▶ **AIM OF THE EXERCISE**
Copy out every record exactly.

▶ **Saved entries**
### src/rtl/salamander_loader_pkg.sv
// salamander_loader_pkg: shared constants and types for the ROM loader.
//   ROM_INDEX_DEFAULT : ioctl_index value treated as ROM data by default
//   BYTE_ADDR_W       : usable byte address width (8 MiB window)
//   WORD_ADDR_W       : SDRAM 16-bit word address width
//   fifo_entry_t      : one queued SDRAM write (22-bit word address + 16-bit data)
//   wr_state_t        : SDRAM write handshake FSM states
package salamander_loader_pkg;

    localparam logic [15:0] ROM_INDEX_DEFAULT = 16'h0000;
    localparam int unsigned BYTE_ADDR_W       = 23;
    localparam int unsigned WORD_ADDR_W       = 22;
    localparam int unsigned WORD_W            = 16;
    localparam int unsigned ENTRY_W           = WORD_ADDR_W + WORD_W;

    typedef struct packed {
        logic [WORD_ADDR_W-1:0] addr;
        logic [WORD_W-1:0]      data;
    } fifo_entry_t;

    typedef enum logic [1:0] {
        StIdle = 2'd0,
        StReq  = 2'd1,
        StGap  = 2'd2
    } wr_state_t;

endpackage

### src/rtl/salamander_loader_fifo.sv
// salamander_loader_fifo: DEPTH x 38-bit word FIFO between byte pairing and the
// SDRAM write FSM. Pointers wrap modulo DEPTH (power of two). A push into a full
// FIFO is dropped (push_ok low) and leaves the contents untouched; push and pop
// in the same cycle both complete.
// Ports:
//   clk, rst_n         : clock, asynchronous active-low reset
//   push, push_entry   : write request and entry
//   push_ok            : push actually stored this cycle
//   pop                : remove head entry (ignored when empty)
//   head               : entry at the read pointer
//   count, full, empty : occupancy status
module salamander_loader_fifo
    import salamander_loader_pkg::*;
#(
    parameter int unsigned DEPTH = 4,
    localparam int unsigned PTR_W = $clog2(DEPTH)
) (
    input  logic          clk,
    input  logic          rst_n,
    input  logic          push,
    input  fifo_entry_t   push_entry,
    output logic          push_ok,
    input  logic          pop,
    output fifo_entry_t   head,
    output logic [PTR_W:0] count,
    output logic          full,
    output logic          empty
);

    fifo_entry_t      mem [DEPTH];
    logic [PTR_W-1:0] wr_ptr_q;
    logic [PTR_W-1:0] rd_ptr_q;
    logic [PTR_W:0]   count_q;
    logic             pop_ok;

    assign full    = (count_q == (PTR_W + 1)'(DEPTH));
    assign empty   = (count_q == '0);
    assign push_ok = push & ~full;
    assign pop_ok  = pop & ~empty;
    assign count   = count_q;
    assign head    = mem[rd_ptr_q];

    always_ff @(posedge clk or negedge rst_n) begin
        if (!rst_n) begin
            wr_ptr_q <= '0;
            rd_ptr_q <= '0;
            count_q  <= '0;
        end else begin
            if (push_ok) begin
                wr_ptr_q <= wr_ptr_q + 1'b1;
            end
            if (pop_ok) begin
                rd_ptr_q <= rd_ptr_q + 1'b1;
            end
            case ({push_ok, pop_ok})
                2'b10:   count_q <= count_q + 1'b1;
                2'b01:   count_q <= count_q - 1'b1;
                default: count_q <= count_q;
            endcase
        end
    end

    // Storage needs no reset: entries are only read while count_q says they are valid.
    always_ff @(posedge clk) begin
        if (push_ok) begin
            mem[wr_ptr_q] <= push_entry;
        end
    end

endmodule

▶ **WRITTEN SOLUTION**
### src/rtl/salamander_loader_pkg.sv
// salamander_loader_pkg: shared constants and types for the ROM loader.
//   ROM_INDEX_DEFAULT : ioctl_index value treated as ROM data by default
//   BYTE_ADDR_W       : usable byte address width (8 MiB window)
//   WORD_ADDR_W       : SDRAM 16-bit word address width
//   fifo_entry_t      : one queued SDRAM write (22-bit word address + 16-bit data)
//   wr_state_t        : SDRAM write handshake FSM states
package salamander_loader_pkg;

    localparam logic [15:0] ROM_INDEX_DEFAULT = 16'h0000;
    localparam int unsigned BYTE_ADDR_W       = 23;
    localparam int unsigned WORD_ADDR_W       = 22;
    localparam int unsigned WORD_W            = 16;
    localparam int unsigned ENTRY_W           = WORD_ADDR_W + WORD_W;

    typedef struct packed {
        logic [WORD_ADDR_W-1:0] addr;
        logic [WORD_W-1:0]      data;
    } fifo_entry_t;

    typedef enum logic [1:0] {
        StIdle = 2'd0,
        StReq  = 2'd1,
        StGap  = 2'd2
    } wr_state_t;

endpackage

### src/rtl/salamander_loader_fifo.sv
// salamander_loader_fifo: DEPTH x 38-bit word FIFO between byte pairing and the
// SDRAM write FSM. Pointers wrap modulo DEPTH (power of two). A push into a full
// FIFO is dropped (push_ok low) and leaves the contents untouched; push and pop
// in the same cycle both complete.
// Ports:
//   clk, rst_n         : clock, asynchronous active-low reset
//   push, push_entry   : write request and entry
//   push_ok            : push actually stored this cycle
//   pop                : remove head entry (ignored when empty)
//   head               : entry at the read pointer
//   count, full, empty : occupancy status
module salamander_loader_fifo
    import salamander_loader_pkg::*;
#(
    parameter int unsigned DEPTH = 4,
    localparam int unsigned PTR_W = $clog2(DEPTH)
) (
    input  logic          clk,
    input  logic          rst_n,
    input  logic          push,
    input  fifo_entry_t   push_entry,
    output logic          push_ok,
    input  logic          pop,
    output fifo_entry_t   head,
    output logic [PTR_W:0] count,
    output logic          full,
    output logic          empty
);

    fifo_entry_t      mem [DEPTH];
    logic [PTR_W-1:0] wr_ptr_q;
    logic [PTR_W-1:0] rd_ptr_q;
    logic [PTR_W:0]   count_q;
    logic             pop_ok;

    assign full    = (count_q == (PTR_W + 1)'(DEPTH));
    assign empty   = (count_q == '0);
    assign push_ok = push & ~full;
    assign pop_ok  = pop & ~empty;
    assign count   = count_q;
    assign head    = mem[rd_ptr_q];

    always_ff @(posedge clk or negedge rst_n) begin
        if (!rst_n) begin
            wr_ptr_q <= '0;
            rd_ptr_q <= '0;
            count_q  <= '0;
        end else begin
            if (push_ok) begin
                wr_ptr_q <= wr_ptr_q + 1'b1;
            end
            if (pop_ok) begin
                rd_ptr_q <= rd_ptr_q + 1'b1;
            end
            case ({push_ok, pop_ok})
                2'b10:   count_q <= count_q + 1'b1;
                2'b01:   count_q <= count_q - 1'b1;
                default: count_q <= count_q;
            endcase
        end
    end

    // Storage needs no reset: entries are only read while count_q says they are valid.
    always_ff @(posedge clk) begin
        if (push_ok) begin
            mem[wr_ptr_q] <= push_entry;
        end
    end

endmodule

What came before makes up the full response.